# Zombie apocalypse!



## S.S. sLinGeR (Oct 17, 2013)

This is my first hdpe shooter. It's made of mainly shampoo bottles. I did it in the oven and made a small press. I only used a dremmel and sandpaper. I sanded to 1000g the best I could anyway. It's hard to sand this stuff. Then flame polished. It is possible to polish this further, I just like this texture. It's loaded with looped 1842s and a super sure super pouch. I did a lot of profiling on this, but its hard to tell with the colors. 
The lanyard is made from 12 strings of bonded nylon woven and secured with a tight whipping.

Thanks for looking


----------



## M.J (Nov 1, 2010)

That came out great, I really like it!


----------



## dan ford (May 13, 2013)

Nice work !!


----------



## reset (Apr 13, 2013)

Yup very nice. If you drop it you shouldnt lose it with those colors either.


----------



## Mister Magpie (Apr 10, 2013)

SS,

Wow, you make an excellent zombie slayer!

Darren


----------



## Hawkman (Oct 18, 2012)

That is gorgeous, beautiful colours and shape. I want one.


----------



## squirrel squasher (May 17, 2013)

That looks great


----------



## Lacumo (Aug 18, 2013)

Nifty color-blending effect! I've only baked up a couple HDPE boards with mostly discouraging results so far, although it's getting better. I use pieces from liquid laundry detergent jugs and the effect I get is a mosaic-type effect that shows the shapes of the pieces that went into the pan and into the oven. How did you get that color-mixing/blending effect?


----------



## DougDynasty (Jul 8, 2013)

Chris that is away awesome buddy! Super good job


----------



## S.S. sLinGeR (Oct 17, 2013)

Thanks guys! And lacumo I melted it at 350 for 2 hours then cranked it to 400 for about 10 min thin it.


----------



## SmilingFury (Jul 2, 2013)

That looks sick SS! I like it alot. It looks like a blast to shoot and it seems to be the perfect size too. 
Nice skills with the hdpe,
SF


----------



## GHT (Jan 22, 2013)

Real nice shape, and the colour contrast looks great.


----------



## Dayhiker (Mar 13, 2010)

Oh man -- that is AWESOME! Matched up with a perfect bandset for that fork, too. You've just inspired me to get back to my own HDPE projects. Great job on that, Sir Slinger. :bowdown:


----------



## Bill Hays (Aug 9, 2010)

Nicely done!


----------



## Tentacle Toast (Jan 17, 2013)

That's pretty f***in' cool man, I love it!


----------



## Rayshot (Feb 1, 2010)

The colors on that one is one of the best I have seen as far as my taste is concerned. Love the slingshot's final shape. That is a keeper.


----------



## cairomn (Sep 4, 2013)

Wow nice job, bravo!


----------



## f00by (May 18, 2010)

Very nice. Like that a lot!


----------



## Arnisador78 (Apr 10, 2013)

That looks amazing! Great job! I need to try to make my own hdpe. I have been collecting scraps from, my board cuts. Just need to add some color.


----------



## S.S. sLinGeR (Oct 17, 2013)

Thanks for the nice comments


----------



## stej (Jan 16, 2013)

Great job! Good to see the HDPE goodness


----------



## Mrs. Clever Moniker (Nov 3, 2013)

You had me at zombie apocalypse!!  Thats a cool shooter, sure to take down many an undead foe!


----------



## toolmantf99 (Feb 16, 2012)

Love everything about this one...the shape, color and that it's homemade! Congrats!


----------



## Tentacle Toast (Jan 17, 2013)

toolmantf99 said:


> Love everything about this one...the shape, color and that it's homemade! Congrats!
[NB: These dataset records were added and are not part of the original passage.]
**src/rtl/core/lcfd_pkg.sv**
```systemverilog
package lcfd_pkg;

    // Default length limit of one line; the held count tops out one below it.
    localparam int LINE_BUFFER_BYTES = 64;

    // Only the first eight positions of a line are ever examined.
    localparam int STORED_POSITIONS = 8;

    // Depth of the command queue between the front and the back.
    localparam int QUEUE_DEPTH = 2;

    localparam logic [7:0] START_MARK = 8'hAA;
    localparam logic [7:0] STOP_MARK  = 8'h55;
    localparam logic [7:0] NEWLINE    = 8'h0A;

    // Command bytes as they appear at position 1 of a line.
    localparam logic [7:0] CMD_PIXEL = 8'h01;
    localparam logic [7:0] CMD_POWER = 8'h02;
    localparam logic [7:0] CMD_CLEAR = 8'h03;
    localparam logic [7:0] CMD_BOXES = 8'h04;

    // Command kinds as reported on the result channel.
    localparam logic [1:0] KIND_PIXEL = 2'd0;
    localparam logic [1:0] KIND_RELAY = 2'd1;
    localparam logic [1:0] KIND_CLEAR = 2'd2;
    localparam logic [1:0] KIND_BOXES = 2'd3;

    // One accepted command, as handed from the front to the back.
    typedef struct packed {
        logic [1:0] kind;
        logic [7:0] pos2;
        logic [7:0] pos3;
        logic [7:0] pos4;
        logic [7:0] pos5;
        logic [7:0] pos6;
    } cmd_entry_t;

    function automatic logic [15:0] pack565(input logic [7:0] red,
                                            input logic [7:0] green,
                                            input logic [7:0] blue);
        pack565 = {red[7:3], green[7:2], blue[7:3]};
    endfunction

endpackage

```
**src/rtl/core/lcfd_if.sv**
```systemverilog
interface lcfd_rx_if;
    logic       valid;
    logic       ready;
    logic [7:0] rx_byte;

    modport source (output valid, output rx_byte, input ready);
    modport sink (input valid, input rx_byte, output ready);
endinterface

interface lcfd_cmd_if;
    logic        valid;
    logic        ready;
    logic [1:0]  command_kind;
    logic [7:0]  box_row;
    logic [7:0]  box_col;
    logic [15:0] color_rgb565;
    logic        display_on;

    modport source (output valid, output command_kind, output box_row, output box_col,
                    output color_rgb565, output display_on, input ready);
    modport sink (input valid, input command_kind, input box_row, input box_col,
                  input color_rgb565, input display_on, output ready);
endinterface

```
**src/rtl/core/led_command_frame_decoder_unit.sv**
```systemverilog
// LED command line decoder. Received serial bytes arrive one per transfer on the
// rx channel, and one byte can be taken in every clock cycle while the command
// queue is not full. Bytes other than newline (0x0A) build up a line: the first
// eight positions are kept and the line length counts up to LineBufferBytes-1
// and then holds, with further bytes dropped. A newline ends the line. If the
// line starts with 0xAA, position 1 selects pixel colour (0x01), relay (0x02),
// clear (0x03) or light all boxes (0x04); the first three need a long enough
// line and the stop byte 0x55 at their last position. Each valid command gives
// one transfer on the cmd channel with the pixel row, column and RGB565 colour
// or the relay state, and zero in the fields that do not apply. Any newline
// clears the line store, whether or not it produced a command. A newline's
// command is written into the queue as the newline is taken, and moves on into
// the cmd output register once it is at the head of the queue and the output
// register is free or being taken. A two-entry command queue separates line
// capture from result formatting, so the rx side keeps taking bytes while a
// result waits for the sink. The rx channel stalls only when that queue is full,
// which takes two unclaimed commands behind the output register.
module led_command_frame_decoder_unit #(
    parameter int LineBufferBytes = lcfd_pkg::LINE_BUFFER_BYTES,
    parameter int QueueDepth      = lcfd_pkg::QUEUE_DEPTH
) (
    input logic         clk,
    input logic         rst_n,
    lcfd_rx_if.sink     rx,
    lcfd_cmd_if.source  cmd
);

    logic                 push;
    logic                 queue_full;
    logic                 q_valid;
    logic                 q_pop;
    lcfd_pkg::cmd_entry_t push_entry;
    lcfd_pkg::cmd_entry_t q_head;

    // Line capture and command classification.
    lcfd_front #(
        .LineBufferBytes(LineBufferBytes)
    ) u_front (
        .clk        (clk),
        .rst_n      (rst_n),
        .rx         (rx),
        .queue_full (queue_full),
        .push       (push),
        .push_entry (push_entry)
    );

    // Short queue of accepted commands.
    lcfd_queue #(
        .Depth(QueueDepth)
    ) u_queue (
        .clk        (clk),
        .rst_n      (rst_n),
        .push       (push),
        .push_entry (push_entry),
        .full       (queue_full),
        .pop        (q_pop),
        .not_empty  (q_valid),
        .head       (q_head)
    );

    // Result formatting and the output register.
    lcfd_back u_back (
        .clk     (clk),
        .rst_n   (rst_n),
        .q_valid (q_valid),
        .q_head  (q_head),
        .q_pop   (q_pop),
        .cmd     (cmd)
    );

endmodule

```
**src/rtl/core/lcfd_front.sv**
```systemverilog
module lcfd_front #(
    parameter int LineBufferBytes = lcfd_pkg::LINE_BUFFER_BYTES
) (
    input  logic                 clk,
    input  logic                 rst_n,
    lcfd_rx_if.sink              rx,
    input  logic                 queue_full,
    output logic                 push,
    output lcfd_pkg::cmd_entry_t push_entry
);

    localparam int LenW = $clog2(LineBufferBytes);
    localparam logic [LenW-1:0] LenMax = LenW'(LineBufferBytes - 1);

    logic [7:0]      frame_bytes_reg [lcfd_pkg::STORED_POSITIONS];
    logic [7:0]      frame_bytes_next [lcfd_pkg::STORED_POSITIONS];
    logic [LenW-1:0] line_length_reg;
    logic [LenW-1:0] line_length_next;
    logic            take;
    logic            is_newline;
    logic            hit;
    logic [1:0]      kind;

    assign rx.ready   = !queue_full;
    assign take       = rx.valid && rx.ready;
    assign is_newline = (rx.rx_byte == lcfd_pkg::NEWLINE);

    // Classify the finished line. Positions not written on this line hold zero.
    always_comb
    begin
        hit  = 1'b0;
        kind = lcfd_pkg::KIND_BOXES;
        if (line_length_reg != '0 && frame_bytes_reg[0] == lcfd_pkg::START_MARK)
        begin
            priority if (frame_bytes_reg[1] == lcfd_pkg::CMD_PIXEL &&
                         line_length_reg >= LenW'(8))
            begin
                hit  = (frame_bytes_reg[7] == lcfd_pkg::STOP_MARK);
                kind = lcfd_pkg::KIND_PIXEL;
            end
            else if (frame_bytes_reg[1] == lcfd_pkg::CMD_POWER &&
                     line_length_reg >= LenW'(4))
            begin
                hit  = (frame_bytes_reg[3] == lcfd_pkg::STOP_MARK);
                kind = lcfd_pkg::KIND_RELAY;
            end
            else if (frame_bytes_reg[1] == lcfd_pkg::CMD_CLEAR &&
                     line_length_reg >= LenW'(3))
            begin
                hit  = (frame_bytes_reg[2] == lcfd_pkg::STOP_MARK);
                kind = lcfd_pkg::KIND_CLEAR;
            end
            else if (frame_bytes_reg[1] == lcfd_pkg::CMD_BOXES)
            begin
                hit  = 1'b1;
                kind = lcfd_pkg::KIND_BOXES;
            end
            else
            begin
                hit = 1'b0;
            end
        end
    end

    assign push = take && is_newline && hit;

    always_comb
    begin
        push_entry.kind = kind;
        push_entry.pos2 = frame_bytes_reg[2];
        push_entry.pos3 = frame_bytes_reg[3];
        push_entry.pos4 = frame_bytes_reg[4];
        push_entry.pos5 = frame_bytes_reg[5];
        push_entry.pos6 = frame_bytes_reg[6];
    end

    always_comb
    begin
        frame_bytes_next = frame_bytes_reg;
        line_length_next = line_length_reg;
        if (take)
        begin
            if (is_newline)
            begin
                for (int i = 0; i < lcfd_pkg::STORED_POSITIONS; i++)
                begin
                    frame_bytes_next[i] = '0;
                end
                line_length_next = '0;
            end
            else if (line_length_reg < LenMax)
            begin
                if (line_length_reg < LenW'(lcfd_pkg::STORED_POSITIONS))
                begin
                    frame_bytes_next[line_length_reg[2:0]] = rx.rx_byte;
                end
                line_length_next = line_length_reg + LenW'(1);
            end
        end
    end

    always_ff @(posedge clk or negedge rst_n)
    begin
        if (!rst_n)
        begin
            for (int i = 0; i < lcfd_pkg::STORED_POSITIONS; i++)
            begin
                frame_bytes_reg[i] <= '0;
            end
            line_length_reg <= '0;
        end
        else
        begin
            frame_bytes_reg <= frame_bytes_next;
            line_length_reg <= line_length_next;
        end
    end

endmodule

```
**src/rtl/core/lcfd_queue.sv**
```systemverilog
module lcfd_queue #(
    parameter int Depth = lcfd_pkg::QUEUE_DEPTH
) (
    input  logic                 clk,
    input  logic                 rst_n,
    input  logic                 push,
    input  lcfd_pkg::cmd_entry_t push_entry,
    output logic                 full,
    input  logic                 pop,
    output logic                 not_empty,
    output lcfd_pkg::cmd_entry_t head
);

    localparam int PtrW = (Depth > 1) ? $clog2(Depth) : 1;
    localparam int CntW = $clog2(Depth + 1);

    lcfd_pkg::cmd_entry_t entries [Depth];
    logic [PtrW-1:0] wr_ptr_reg;
    logic [PtrW-1:0] wr_ptr_next;
    logic [PtrW-1:0] rd_ptr_reg;
    logic [PtrW-1:0] rd_ptr_next;
    logic [CntW-1:0] count_reg;
    logic [CntW-1:0] count_next;
    logic            do_push;
    logic            do_pop;

    assign full      = (count_reg == CntW'(Depth));
    assign not_empty = (count_reg != '0);
    assign do_push   = push && !full;
    assign do_pop    = pop && not_empty;
    assign head      = entries[rd_ptr_reg];

    always_comb
    begin
        wr_ptr_next = wr_ptr_reg;
        rd_ptr_next = rd_ptr_reg;
        count_next  = count_reg;
        if (do_push)
        begin
            wr_ptr_next = (wr_ptr_reg == PtrW'(Depth - 1)) ? '0 : wr_ptr_reg + PtrW'(1);
        end
        if (do_pop)
        begin
            rd_ptr_next = (rd_ptr_reg == PtrW'(Depth - 1)) ? '0 : rd_ptr_reg + PtrW'(1);
        end
        if (do_push && !do_pop)
        begin
            count_next = count_reg + CntW'(1);
        end
        else if (do_pop && !do_push)
        begin
            count_next = count_reg - CntW'(1);
        end
    end

    always_ff @(posedge clk)
    begin
        if (do_push)
        begin
            entries[wr_ptr_reg] <= push_entry;
        end
    end

    always_ff @(posedge clk or negedge rst_n)
    begin
        if (!rst_n)
        begin
            wr_ptr_reg <= '0;
            rd_ptr_reg <= '0;
            count_reg  <= '0;
        end
        else
        begin
            wr_ptr_reg <= wr_ptr_next;
            rd_ptr_reg <= rd_ptr_next;
            count_reg  <= count_next;
        end
    end

endmodule

```
**src/rtl/core/lcfd_back.sv**
```systemverilog
module lcfd_back (
    input  logic                 clk,
    input  logic                 rst_n,
    input  logic                 q_valid,
    input  lcfd_pkg::cmd_entry_t q_head,
    output logic                 q_pop,
    lcfd_cmd_if.source           cmd
);

    logic        out_valid_reg;
    logic        out_valid_next;
    logic [1:0]  kind_reg;
    logic [7:0]  row_reg;
    logic [7:0]  col_reg;
    logic [15:0] color_reg;
    logic        disp_reg;
    logic [7:0]  row_next;
    logic [7:0]  col_next;
    logic [15:0] color_next;
    logic        disp_next;

    assign q_pop = q_valid && (!out_valid_reg || cmd.ready);

    always_comb
    begin
        row_next   = '0;
        col_next   = '0;
        color_next = '0;
        disp_next  = 1'b0;
        unique case (q_head.kind)
            lcfd_pkg::KIND_PIXEL:
            begin
                row_next   = q_head.pos2;
                col_next   = q_head.pos3;
                color_next = lcfd_pkg::pack565(q_head.pos4, q_head.pos5, q_head.pos6);
            end
            lcfd_pkg::KIND_RELAY:
            begin
                disp_next = (q_head.pos2 != '0);
            end
            default:
            begin
                disp_next = 1'b0;
            end
        endcase
    end

    always_comb
    begin
        out_valid_next = out_valid_reg;
        if (q_pop)
        begin
            out_valid_next = 1'b1;
        end
        else if (cmd.ready)
        begin
            out_valid_next = 1'b0;
        end
    end

    always_ff @(posedge clk)
    begin
        if (q_pop)
        begin
            kind_reg  <= q_head.kind;
            row_reg   <= row_next;
            col_reg   <= col_next;
            color_reg <= color_next;
            disp_reg  <= disp_next;
        end
    end

    always_ff @(posedge clk or negedge rst_n)
    begin
        if (!rst_n)
        begin
            out_valid_reg <= 1'b0;
        end
        else
        begin
            out_valid_reg <= out_valid_next;
        end
    end

    assign cmd.valid        = out_valid_reg;
    assign cmd.command_kind = kind_reg;
    assign cmd.box_row      = row_reg;
    assign cmd.box_col      = col_reg;
    assign cmd.color_rgb565 = color_reg;
    assign cmd.display_on   = disp_reg;

endmodule

```
**src/flat_wrapper.sv**
```systemverilog
// flat-port wrapper written by rule: the top's interface ports become plain ports
module led_command_frame_decoder_unit_flat 
#(
    parameter int LineBufferBytes = lcfd_pkg::LINE_BUFFER_BYTES,
    parameter int QueueDepth      = lcfd_pkg::QUEUE_DEPTH
)
  (clk, rst_n, rx_valid, rx_rx_byte, rx_ready, cmd_valid, cmd_command_kind, cmd_box_row, cmd_box_col, cmd_color_rgb565, cmd_display_on, cmd_ready);
  lcfd_rx_if rx_i ();
  lcfd_cmd_if cmd_i ();
  input logic clk;
  input logic rst_n;
  input wire logic [$bits(rx_i.valid)-1:0] rx_valid;
  input wire logic [$bits(rx_i.rx_byte)-1:0] rx_rx_byte;
  output wire logic [$bits(rx_i.ready)-1:0] rx_ready;
  output wire logic [$bits(cmd_i.valid)-1:0] cmd_valid;
  output wire logic [$bits(cmd_i.command_kind)-1:0] cmd_command_kind;
  output wire logic [$bits(cmd_i.box_row)-1:0] cmd_box_row;
  output wire logic [$bits(cmd_i.box_col)-1:0] cmd_box_col;
  output wire logic [$bits(cmd_i.color_rgb565)-1:0] cmd_color_rgb565;
  output wire logic [$bits(cmd_i.display_on)-1:0] cmd_display_on;
  input wire logic [$bits(cmd_i.ready)-1:0] cmd_ready;
  assign rx_i.valid = rx_valid;
  assign rx_i.rx_byte = rx_rx_byte;
  assign rx_ready = rx_i.ready;
  assign cmd_valid = cmd_i.valid;
  assign cmd_command_kind = cmd_i.command_kind;
  assign cmd_box_row = cmd_i.box_row;
  assign cmd_box_col = cmd_i.box_col;
  assign cmd_color_rgb565 = cmd_i.color_rgb565;
  assign cmd_display_on = cmd_i.display_on;
  assign cmd_i.ready = cmd_ready;
  led_command_frame_decoder_unit #(.LineBufferBytes(LineBufferBytes), .QueueDepth(QueueDepth)) u_core (.clk(clk), .rst_n(rst_n), .rx(rx_i), .cmd(cmd_i));
endmodule
```
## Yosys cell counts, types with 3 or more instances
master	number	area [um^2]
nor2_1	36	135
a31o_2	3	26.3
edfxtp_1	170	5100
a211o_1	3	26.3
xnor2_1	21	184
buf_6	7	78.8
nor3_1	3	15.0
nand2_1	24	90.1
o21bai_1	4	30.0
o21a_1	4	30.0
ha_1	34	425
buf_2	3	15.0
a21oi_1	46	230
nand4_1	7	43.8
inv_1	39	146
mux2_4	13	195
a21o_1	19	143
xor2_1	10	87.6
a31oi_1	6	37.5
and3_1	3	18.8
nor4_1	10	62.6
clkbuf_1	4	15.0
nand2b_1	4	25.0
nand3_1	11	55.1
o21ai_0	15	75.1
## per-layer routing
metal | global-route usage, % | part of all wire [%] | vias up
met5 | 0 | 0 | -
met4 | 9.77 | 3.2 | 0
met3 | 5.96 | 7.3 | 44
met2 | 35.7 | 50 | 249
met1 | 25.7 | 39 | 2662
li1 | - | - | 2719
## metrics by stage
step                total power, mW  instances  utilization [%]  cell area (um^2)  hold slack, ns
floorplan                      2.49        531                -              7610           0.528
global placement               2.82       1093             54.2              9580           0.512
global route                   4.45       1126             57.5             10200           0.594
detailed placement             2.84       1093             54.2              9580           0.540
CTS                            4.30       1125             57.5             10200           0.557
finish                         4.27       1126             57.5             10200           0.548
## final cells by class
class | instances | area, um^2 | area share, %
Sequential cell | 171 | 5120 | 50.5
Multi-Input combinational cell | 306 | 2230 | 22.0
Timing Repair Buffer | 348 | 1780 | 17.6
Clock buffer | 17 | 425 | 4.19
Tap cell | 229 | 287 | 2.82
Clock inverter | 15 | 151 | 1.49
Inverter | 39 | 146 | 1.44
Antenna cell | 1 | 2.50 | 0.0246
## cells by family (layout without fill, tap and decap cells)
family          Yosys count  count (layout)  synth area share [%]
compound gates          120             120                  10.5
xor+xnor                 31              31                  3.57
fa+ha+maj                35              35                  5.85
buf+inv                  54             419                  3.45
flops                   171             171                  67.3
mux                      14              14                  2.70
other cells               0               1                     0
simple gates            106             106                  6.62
...& the fact that it's made from melted down shampoo bottles; adds a new dimension to "wash, rinse, & repeat", no?


----------



## Can-Opener (May 11, 2013)

Super nice! Zombies beware! Way to go Chris!


----------



## Dr J (Apr 22, 2013)

Very well done Chris, nice color, nice shape, it came together well!


----------



## Btoon84 (Nov 22, 2011)

Dude great job!!!! Wonderful color combo too. Nailed it dude.


----------



## Rayshot (Feb 1, 2010)

Btoon84 said:


> Dude great job!!!! Wonderful color combo too. Nailed it dude.


"Wonderful color combo too. Nailed it Dude"&#8230;&#8230;.Says it all!


----------



## jld70 (Mar 27, 2013)

Very cool shooter, love the colors!


----------



## Metropolicity (Aug 22, 2013)

Lacumo said:


> Nifty color-blending effect! I've only baked up a couple HDPE boards with mostly discouraging results so far, although it's getting better. I use pieces from liquid laundry detergent jugs and the effect I get is a mosaic-type effect that shows the shapes of the pieces that went into the pan and into the oven. How did you get that color-mixing/blending effect?


I think it's due to folding the stack when melting, it mixes and pulls like taffy. Never done it, but it stands to reason.

LOVELY colours, I am a big fan of acid green and black.


----------



## PorkChopSling (Jan 17, 2013)

Awesome colors!! Great job on the materials used ????


----------



## matthiasdaues (Aug 16, 2013)

Doesn't this smell terribly while baking in the oven? The result might justify this, though. It looks cool and efficient and rather aggressive. Now for some zombies....

CHeers, M.


----------



## leon13 (Oct 4, 2012)

i feel a need to shampoo now on an ouerly base !!!!

cheers


----------



## S.S. sLinGeR (Oct 17, 2013)

Matthias it really does not smell much. Is does not burn at all. Just keep it below 350 for most of the time. It dose not burn untill around 400f for me anyway.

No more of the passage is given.